When marketing, there are a number of ways statistics are used to sell. Using bar graphs and research results give the impression of rigorous scientific research. One method to misrepresent the statistics is to cut off a bar graph and only show the top part. This exaggerates the differences between one treatment and another. This doesn’t necessarily mean it is even valid or true, just that it might have occurred at one site.

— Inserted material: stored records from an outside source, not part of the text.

[src/rtl/wave_gen_pkg.sv]
// Shared modes, FSM states and helpers for the parametrised wave generator.
// Imported by the phase counter and the top level.
package wave_gen_pkg;

  localparam logic [1:0] WAVE_SQR = 2'd0;
  localparam logic [1:0] WAVE_SAW = 2'd1;
  localparam logic [1:0] WAVE_TRI = 2'd2;
  localparam logic [1:0] WAVE_DC  = 2'd3;

  typedef enum logic [1:0] {
    ST_IDLE = 2'd0,
    ST_UP   = 2'd1,
    ST_DOWN = 2'd2
  } state_t;

  localparam int PW = 32;

  // A zero peak would make a degenerate period, so it acts as 1.
  function automatic logic [PW-1:0] eff_peak(
    input logic [PW-1:0] p
  );
    return (p == '0) ? PW'(1) : p;
  endfunction

endpackage
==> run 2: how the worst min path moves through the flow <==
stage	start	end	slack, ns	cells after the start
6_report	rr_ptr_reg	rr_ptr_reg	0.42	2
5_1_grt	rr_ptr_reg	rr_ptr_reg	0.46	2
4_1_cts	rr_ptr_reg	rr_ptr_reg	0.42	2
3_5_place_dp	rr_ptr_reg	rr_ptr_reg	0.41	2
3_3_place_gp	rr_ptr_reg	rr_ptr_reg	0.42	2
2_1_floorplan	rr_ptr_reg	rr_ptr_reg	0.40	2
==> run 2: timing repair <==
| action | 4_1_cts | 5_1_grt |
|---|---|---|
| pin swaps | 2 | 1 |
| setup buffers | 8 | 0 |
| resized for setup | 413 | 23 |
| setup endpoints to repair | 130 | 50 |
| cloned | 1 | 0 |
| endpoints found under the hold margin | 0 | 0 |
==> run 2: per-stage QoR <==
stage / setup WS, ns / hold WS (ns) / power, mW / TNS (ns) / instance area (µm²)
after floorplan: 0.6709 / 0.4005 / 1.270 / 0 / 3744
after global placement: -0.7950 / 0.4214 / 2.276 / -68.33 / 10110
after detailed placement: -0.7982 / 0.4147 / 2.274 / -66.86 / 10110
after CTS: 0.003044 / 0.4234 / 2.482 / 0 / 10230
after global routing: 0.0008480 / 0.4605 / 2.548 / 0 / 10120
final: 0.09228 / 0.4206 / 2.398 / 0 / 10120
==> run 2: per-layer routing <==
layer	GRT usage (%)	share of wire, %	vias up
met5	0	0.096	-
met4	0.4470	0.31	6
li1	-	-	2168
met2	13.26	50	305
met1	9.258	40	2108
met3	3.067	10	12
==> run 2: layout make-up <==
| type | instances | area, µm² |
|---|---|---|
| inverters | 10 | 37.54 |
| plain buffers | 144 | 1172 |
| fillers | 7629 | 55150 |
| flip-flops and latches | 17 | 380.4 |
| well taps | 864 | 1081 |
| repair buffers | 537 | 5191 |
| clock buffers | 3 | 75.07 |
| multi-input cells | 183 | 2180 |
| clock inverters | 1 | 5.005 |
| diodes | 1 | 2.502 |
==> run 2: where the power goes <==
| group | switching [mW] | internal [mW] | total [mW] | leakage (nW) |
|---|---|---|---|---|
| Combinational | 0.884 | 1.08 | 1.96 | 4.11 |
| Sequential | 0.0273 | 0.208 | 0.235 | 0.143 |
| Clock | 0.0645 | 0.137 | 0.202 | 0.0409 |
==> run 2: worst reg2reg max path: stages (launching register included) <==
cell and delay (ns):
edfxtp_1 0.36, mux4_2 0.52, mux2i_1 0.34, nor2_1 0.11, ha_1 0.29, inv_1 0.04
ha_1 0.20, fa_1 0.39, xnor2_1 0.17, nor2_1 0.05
## config.mk

```make
export PLATFORM = sky130hd
export DESIGN_NAME = regfile_param
export DESIGN_NICKNAME = d
export VERILOG_FILES = /design/src/rtl/regfile_param.sv
export SDC_FILE = /design/constraint.sdc
export NUM_CORES = 1
export LEC_CHECK = 0
export CAP_MARGIN = 20
export CORE_MARGIN = 8
export CORE_UTILIZATION = 55
export CTS_CLUSTER_DIAMETER = 50
export CTS_CLUSTER_SIZE = 24
export DETAILED_ROUTE_END_ITERATION = 10
export PLACE_DENSITY = 0.76
export REMOVE_ABC_BUFFERS = 1
export SLEW_MARGIN = 20
export SYNTH_ARGS = -nofsm -noshare
export SYNTH_HDL_FRONTEND = slang
export SYNTH_SLANG_ARGS = --single-unit
```

## constraint.sdc

```tcl
create_clock -name clk -period 2.7 [get_ports clk]
set_clock_uncertainty 0.1 [all_clocks]
set_input_delay 0.405 -clock clk [delete_from_list [all_inputs] [get_ports clk]]
set_output_delay 0.405 -clock clk [all_outputs]
set_load 0.1 [all_outputs]
```
## config.mk

```make
export PLATFORM = sky130hd
export DESIGN_NAME = async_counter
export DESIGN_NICKNAME = d
export VERILOG_FILES = /design/src/rtl/async_counter.sv
export SDC_FILE = /design/constraint.sdc
export NUM_CORES = 1
export LEC_CHECK = 0
export CAP_MARGIN = 25
export CELL_PAD_IN_SITES_DETAIL_PLACEMENT = 1
export CELL_PAD_IN_SITES_GLOBAL_PLACEMENT = 1
export CORE_AREA = 2 2 39 41
export DETAILED_ROUTE_END_ITERATION = 10
export DIE_AREA = 0 0 41 43
export GPL_ROUTABILITY_DRIVEN = 1
export PLACE_DENSITY = 0.44
export SETUP_SLACK_MARGIN = 0.5
export SLEW_MARGIN = 40
export SYNTH_ARGS = -nofsm -noshare
export SYNTH_HDL_FRONTEND = slang
export SYNTH_SLANG_ARGS = --single-unit
```

## constraint.sdc

```tcl
create_clock -name clk -period 0.8 [get_ports clk]
set_clock_uncertainty 0.05 [all_clocks]
set_input_delay 0.12 -clock clk [delete_from_list [all_inputs] [get_ports clk]]
set_output_delay 0.12 -clock clk [all_outputs]
set_load 0.005 [all_outputs]
```

## src/rtl/async_counter.sv

```systemverilog
// Ripple binary counter. Each stage is a toggle flop clocked by the previous stage's output.
// Stage 0 alone sees clk; reset clears every stage asynchronously.
module async_counter #(
  parameter int unsigned WIDTH = 4,
  parameter bit          DOWN  = 1'b0
) (
  input  logic             clk,
  input  logic             reset,
  output logic [WIDTH-1:0] q
);

  logic [WIDTH-1:0] stage_s;

  for (genvar i = 0; i < WIDTH; i++) begin : g_stage
    logic bit_q;
    logic bit_d;

    // toggle input for this stage
    always_comb begin
      bit_d = ~bit_q;
    end

    if (i == 0) begin : g_first
      // stage 0 toggles on every rising clk edge
      always_ff @(posedge clk or posedge reset) begin
        if (reset) begin
          bit_q <= 1'b0;
        end else begin
          bit_q <= bit_d;
        end
      end
    end else if (DOWN) begin : g_down
      // a borrow out of the lower stage is its 0->1 transition
      always_ff @(posedge stage_s[i-1] or posedge reset) begin
        if (reset) begin
          bit_q <= 1'b0;
        end else begin
          bit_q <= bit_d;
        end
      end
    end else begin : g_up
      // a carry out of the lower stage is its 1->0 transition
      always_ff @(negedge stage_s[i-1] or posedge reset) begin
        if (reset) begin
          bit_q <= 1'b0;
        end else begin
          bit_q <= bit_d;
        end
      end
    end

    assign stage_s[i] = bit_q;
  end

  assign q = stage_s;

endmodule

```

# Word-level counts from Yosys, hierarchy flattened
# Cells that the tools add are included.
classes:
  n_bitwise: 4
ops:
  columns: ["op", "count"]
  rows:
  - ["1-bit NOT", 4]
totals:
  reg_bits: 4
  input_bits: 2
  wordCells: 8

# Logic depth before layout (Yosys ltp)
logic_depth:
  depth_word: 1
  mapped_depth: 1
  mapped_depth_nobuf: 1

==> impl_metrics.xml <==
<?xml version="1.0" encoding="UTF-8"?>
<metrics>
  <group name="worst_setup_path">
    <metric name="crit_slowest_cell" unit="">dfrtp_1</metric>
    <metric name="cp_data_arrival_time" unit="ns">0.49</metric>
    <metric name="cp_cell_sequence" unit="">buf_2</metric>
    <metric name="critPathCaptureType" unit="">output port</metric>
    <metric name="crit_path_start_kind" unit="">flop</metric>
    <metric name="worst_path_largest_cell_delay" unit="ns">0.36</metric>
    <metric name="critical-path-top-delay-family" unit="">flip-flops</metric>
    <metric name="critical_path_required" unit="ns">0.63</metric>
    <metric name="worstPathMaxFanout" unit="">3</metric>
    <metric name="setup.worst_path.class" unit="">reg -&gt; out</metric>
    <metric name="cp.buffers_inverters" unit="">1</metric>
  </group>
  <group name="status">
    <metric name="run_status" unit="">complete, no violations</metric>
  </group>
  <group name="detailed_routing">
    <metric name="route.final.wire_length" unit="µm">187</metric>
    <metric name="routed_via_density" unit="">2.45</metric>
    <metric name="drt_first_pass_iters" unit="">4</metric>
    <metric name="drt_drc_violations_left" unit="">0</metric>
    <metric name="routed-via-count" unit="">76</metric>
    <metric name="routed_wire_length_per_instance" unit="µm">6.03</metric>
    <metric name="drt-initial-drc-count" unit="">1</metric>
    <metric name="drt.antenna.violating_nets" unit="">0</metric>
  </group>
  <group name="synthesis">
    <metric name="seq_area_frac_synth" unit="%">67.2</metric>
    <metric name="synth_xor_xnor_area_share" unit="%">0</metric>
    <metric name="post_synth_and_or_nand_nor_area_fraction" unit="%">0</metric>
    <metric name="main_combinational_cell_family_by_area_after_synthesis" unit="">buffers and inverters</metric>
    <metric name="synth.area.mux_share" unit="%">0</metric>
    <metric name="synth.net_count" unit="">15</metric>
    <metric name="avgSynthCellArea" unit="µm²">11.5</metric>
    <metric name="synth_adder_area_share" unit="%">0</metric>
    <metric name="netlist-cell-type-count" unit="">4</metric>
    <metric name="synth_cells" unit="">13</metric>
    <metric name="fraction_of_the_mapped_netlist_area_in_compound_gates" unit="%">0</metric>
    <metric name="ys_ff_latch" unit="">4</metric>
    <metric name="synth_cell_area" unit="µm²">149</metric>
    <metric name="ys_warn_count" unit="">0</metric>
  </group>
  <group name="sta">
    <metric name="timing_hold_violations_final" unit="">0</metric>
    <metric name="layout_worst_path_cycle_share" unit="%">82.4</metric>
    <metric name="count_of_pins_over_their_slew_limit" unit="">0</metric>
    <metric name="slew-limit-headroom" unit="%">93.7</metric>
    <metric name="max_freq" unit="MHz">1520</metric>
    <metric name="layout_min_cycle_time" unit="ns">0.660</metric>
    <metric name="tightest_slew" unit="ns">0.0938</metric>
    <metric name="grt_setup_unrepaired" unit="">true</metric>
    <metric name="finalSetupViolations" unit="">0</metric>
    <metric name="fin_ws" unit="ns">0.140</metric>
    <metric name="unconstrained_endpoints" unit="">6</metric>
    <metric name="register_pins_left_without_a_clock" unit="">3</metric>
  </group>
  <group name="cells_and_area">
    <metric name="area.growth.synth_to_final" unit="%">27.7</metric>
    <metric name="biggestRegsByFlops" unit="">g_stage.bit_q (4)</metric>
    <metric name="seqCellArea" unit="µm²">100</metric>
    <metric name="n_fill_cell" unit="">161</metric>
    <metric name="multi_input_gates" unit="">0</metric>
    <metric name="design.final.nets" unit="">19</metric>
    <metric name="largest_register_ffs" unit="">4</metric>
    <metric name="multi_input_comb_area" unit="µm²">0</metric>
    <metric name="largest_register" unit="">g_stage.bit_q</metric>
    <metric name="layoutNonFillerInstCount" unit="">31</metric>
    <metric name="fraction_of_layout_instances_using_a_drive_strength_above_1" unit="%">20.0</metric>
    <metric name="antenna_cells_inserted" unit="">0</metric>
  </group>
  <group name="pwr">
    <metric name="swShare" unit="%">9.21</metric>
    <metric name="power_frac_comb" unit="%">18.8</metric>
    <metric name="internal_power" unit="mW">0.0576</metric>
    <metric name="leakage" unit="nW">0.109</metric>
    <metric name="seqPwrFrac" unit="%">81.2</metric>
    <metric name="power.share.clock" unit="%">0</metric>
    <metric name="power_switching" unit="mW">0.00584</metric>
    <metric name="power.density_cell_area" unit="mW/mm²">334</metric>
    <metric name="peakVddDrop" unit="mV">0.193</metric>
  </group>
  <group name="global_routing">
    <metric name="grt_remaining_overflow" unit="">0</metric>
    <metric name="grt.total_usage" unit="%">2.21</metric>
    <metric name="initial_antenna_violation_count" unit="">0</metric>
    <metric name="grt_pass1_vias" unit="">75</metric>
    <metric name="grt_pass1_wl" unit="µm">276</metric>
    <metric name="maximum_number_of_pins_on_one_net_before_global_route_repair" unit="">4</metric>
  </group>
  <group name="die">
    <metric name="die-area" unit="mm²">0.00176</metric>
    <metric name="core_region_area" unit="mm²">0.00138</metric>
    <metric name="initial_core_util" unit="%">10.8</metric>
    <metric name="io-pin-count" unit="">6</metric>
    <metric name="placement_rows" unit="">14</metric>
    <metric name="dieWidth" unit="µm">41</metric>
    <metric name="die_h" unit="µm">43</metric>
  </group>
  <group name="placement">
    <metric name="detailedPlace.worstSlack" unit="ns">-0.217</metric>
    <metric name="buffer_ports.inserted" unit="">5</metric>
    <metric name="gp_congestion" unit="">0.523</metric>
    <metric name="placed_cells" unit="">30</metric>
    <metric name="hpwlAfterDp" unit="µm">161</metric>
  </group>
  <group name="clocking">
    <metric name="cts_hold_buffers" unit="">0</metric>
    <metric name="worst_skew_pair_later_pin_latency" unit="ns">0</metric>
    <metric name="clkTransAtPathRegs" unit="ns">0</metric>
  </group>
  <group name="flow_run">
    <metric name="maxCapViolCount" unit="">0</metric>
  </group>
  <group name="hold_path">
    <metric name="hold_path_class" unit="">in -&gt; async</metric>
  </group>
</metrics>
[power by group through the flow]
stage	logic (mW)	registers, mW	clock network [mW]
floorplan	0.00337	0.0515	0
global placement	0.00858	0.0515	0
detailed placement	0.00919	0.0515	0
CTS	0.0122	0.0515	0
global route	0.0141	0.0515	0
finish	0.0120	0.0515	0
[kinds of logic after synthesis]
kind of cell	Yosys count
flip-flops	4
buffers and inverters	9
[synthesized netlist by cell type, drive strengths merged]
library cell / number / area, µm²
dfrtp: 1 / 25.0
buf: 4 / 30.0
inv: 5 / 18.8
dfrtn: 3 / 75.1
[metal layers]
layer | up-vias | routed length (µm) | GRT usage [%] | share of wire [%]
li1 | 34 | - | - | -
met1 | 36 | 91 | 2.90 | 49
met2 | 6 | 78 | 4.06 | 42
met3 | 0 | 18 | 0 | 9.6
met4 | 0 | 0 | 0 | 0
met5 | - | 0 | 0 | 0
[final cells by class]
cell class            instances  area share (%)
Inverter                      5            9.87
Sequential cell               4            52.6
Tap cell                     16            10.5
Timing Repair Buffer          6            27.0
[final timing paths]
check | startpoint | to | slack [ns] | cells past startpoint
max in group asynchronous | reset | g_stage[0].bit_q$_DFF_PP0_ | 0.54 | 2
hold reg to reg | g_stage[0].bit_q$_DFF_PP0_ | g_stage[0].bit_q$_DFF_PP0_ | 0.37 | 1
setup reg to reg | g_stage[0].bit_q$_DFF_PP0_ | g_stage[0].bit_q$_DFF_PP0_ | 0.26 | 1
min in group clk | g_stage[0].bit_q$_DFF_PP0_ | g_stage[0].bit_q$_DFF_PP0_ | 0.37 | 1
hold / removal | reset | g_stage[0].bit_q$_DFF_PP0_ | 0.06 | 2
setup / recovery | g_stage[0].bit_q$_DFF_PP0_ | q[0] | 0.14 | 1
[per-stage QoR]
stage	util (%)	setup TNS [ns]	hold WS, ns	total power, mW	area (µm²)
after global placement	13.7	-0.222	0.259	0.0601	189
after CTS	13.7	0	0.0627	0.0637	190
after detailed placement	13.7	-0.217	0.271	0.0607	189
final	13.7	0	0.0611	0.0634	190
after floorplan	-	0	-0.164	0.0548	153
after global routing	13.7	0	0.0786	0.0655	190
[what timing repair did]
action	CTS	global route
resized for setup	6	0
endpoints found under the setup margin	3	2
setup buffers	1	0
[layout by cell type, fill, tap and decap left out, drive strengths merged]
cell / Yosys / routed
dfrtp: 1 / 1
dlygate4sd2: 0 / 1
inv: 5 / 5
dfrtn: 3 / 3
clkdlybuf4s50: 0 / 3
buf: 4 / 2
Note: power is estimated with default switching activity, not from simulation.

Statistics are great for cherry picking. If you have multiple site/years of data, you can usually find one site where there is a response to the treatment. If you just show the one site with a profitable response, it gives the impression that this is true for every location. This is where the confidence interval comes in. The confidence interval is usually expressed as a percentage. It is the range where a certain percentage of the results fall into. You need a high confidence interval to prove the results are repeatable. Usually, they like to have it at 95% or 99%. It is often given as 19 times out of 20 (95%). The p value is closely related. It is the probability that the result occurred by chance. A p value of .05 means there is a 5% chance the results were random. The lower the number, the better.
There is another way to twist the numbers as well. It is that correlation does not necessarily mean causation. Put simply, just because they are related doesn’t mean one thing causes another. For example, a producer tries a new micronutrient in his crop. At the same time he makes other changes using a new seed drill, less or more of other nutrients and then attributes any gain in yield to the micronutrient product. At the same time, there is different weather conditions and other changes to his operation he ignores. That is due to our innate desire to believe too-good-to-be-true claims.
A very popular method of sales is the use of testimonials. It is simply a statement by someone seen as reliable, or relatable, stating it worked for them. This is always a red flag as there is never any background or numerical information to back up their claims. The trick is to make the persons who make those claims look just like you and me. If they are wearing a suit, you wouldn’t believe them.
Other techniques to twist the facts include using skewed or bad visuals. Taking a two-dimensional result and displaying it in three dimensions. Using misleading percentages is a good one too: “20% higher returns!” Compared to what? Total yield? Profit? Another error is using too small a sample size. In variety trials you often see new varieties with significantly higher yields with few station years of testing. As time goes on, those numbers always decline as the variety is tested under more and varied conditions.
Statistics and “big” data are used to sell us on all sorts of products and ideas. It is imperative that we use a little critical thinking to question some results. You don’t have to be a statistician but engage your mind and ask a few questions when you see claims on “new and improved” products.